| What is needed |
Copy the result of filtering the entries below for lines that include the string "flops".

[Given data Boundary: Start]

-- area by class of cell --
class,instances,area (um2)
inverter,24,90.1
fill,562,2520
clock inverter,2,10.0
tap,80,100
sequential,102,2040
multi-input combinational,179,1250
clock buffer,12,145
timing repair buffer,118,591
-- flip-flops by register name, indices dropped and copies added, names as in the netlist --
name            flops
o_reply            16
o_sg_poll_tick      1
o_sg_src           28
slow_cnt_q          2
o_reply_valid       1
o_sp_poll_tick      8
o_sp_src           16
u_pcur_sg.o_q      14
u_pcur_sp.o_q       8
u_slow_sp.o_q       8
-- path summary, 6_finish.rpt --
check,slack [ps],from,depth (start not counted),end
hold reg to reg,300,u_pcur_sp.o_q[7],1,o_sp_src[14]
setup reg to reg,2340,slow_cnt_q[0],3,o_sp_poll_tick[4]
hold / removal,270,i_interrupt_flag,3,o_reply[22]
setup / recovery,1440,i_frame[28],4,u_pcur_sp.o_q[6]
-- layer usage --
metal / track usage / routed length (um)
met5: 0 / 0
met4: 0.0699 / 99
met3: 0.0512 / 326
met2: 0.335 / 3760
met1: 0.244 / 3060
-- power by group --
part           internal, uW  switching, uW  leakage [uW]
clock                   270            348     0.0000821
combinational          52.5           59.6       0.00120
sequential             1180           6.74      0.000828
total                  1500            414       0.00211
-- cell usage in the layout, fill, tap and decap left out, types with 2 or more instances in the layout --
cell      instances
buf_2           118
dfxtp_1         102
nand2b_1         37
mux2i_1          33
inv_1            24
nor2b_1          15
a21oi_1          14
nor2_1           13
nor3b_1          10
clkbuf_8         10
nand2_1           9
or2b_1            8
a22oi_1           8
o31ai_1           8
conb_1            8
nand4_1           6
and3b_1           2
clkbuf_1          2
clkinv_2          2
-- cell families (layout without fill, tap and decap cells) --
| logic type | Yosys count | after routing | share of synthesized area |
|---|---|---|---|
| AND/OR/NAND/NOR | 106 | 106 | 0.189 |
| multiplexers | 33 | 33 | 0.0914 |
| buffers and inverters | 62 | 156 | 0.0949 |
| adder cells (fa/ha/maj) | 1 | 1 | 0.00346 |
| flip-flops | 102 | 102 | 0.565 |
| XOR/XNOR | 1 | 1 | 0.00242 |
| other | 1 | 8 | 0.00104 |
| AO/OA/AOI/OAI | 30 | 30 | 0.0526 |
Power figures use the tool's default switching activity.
### config.mk
export PLATFORM = sky130hd
export DESIGN_NAME = pin_strap_mux_wake_control
export DESIGN_NICKNAME = d
export VERILOG_FILES = /design/src/design/pin_strap_pkg.sv /design/src/design/reset_strap_if.sv /design/src/design/reset_strap.sv /design/src/design/pin_strap_mux_wake_control.sv
export VERILOG_INCLUDE_DIRS = /design/src /design/src/design
export SDC_FILE = /design/constraint.sdc
export NUM_CORES = 1
export LEC_CHECK = 0
export BUFFER_PORTS_ARGS = -buffer_cell sky130_fd_sc_hd__buf_4
export CORE_MARGIN = 4
export CORE_UTILIZATION = 35
export DETAILED_ROUTE_END_ITERATION = 16
export HOLD_SLACK_MARGIN = 0.03
export SKIP_LAST_GASP = 1
export SLEW_MARGIN = 20
export SYNTH_ARGS = -nofsm -noshare
export SYNTH_HDL_FRONTEND = slang
export SYNTH_SLANG_ARGS = --single-unit
### constraint.sdc
create_clock -name SYS_CLK_IN -period 4.2 [get_ports SYS_CLK_IN]
set_clock_uncertainty 0.15 [all_clocks]
set_input_delay 0.42 -clock SYS_CLK_IN [delete_from_list [all_inputs] [get_ports SYS_CLK_IN]]
set_output_delay 0.42 -clock SYS_CLK_IN [all_outputs]
set_load 0.01 [all_outputs]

[Given data Boundary: End]

| Exercise output |
-- flip-flops by register name, indices dropped and copies added, names as in the netlist --
name            flops
| flip-flops | 102 | 102 | 0.565 |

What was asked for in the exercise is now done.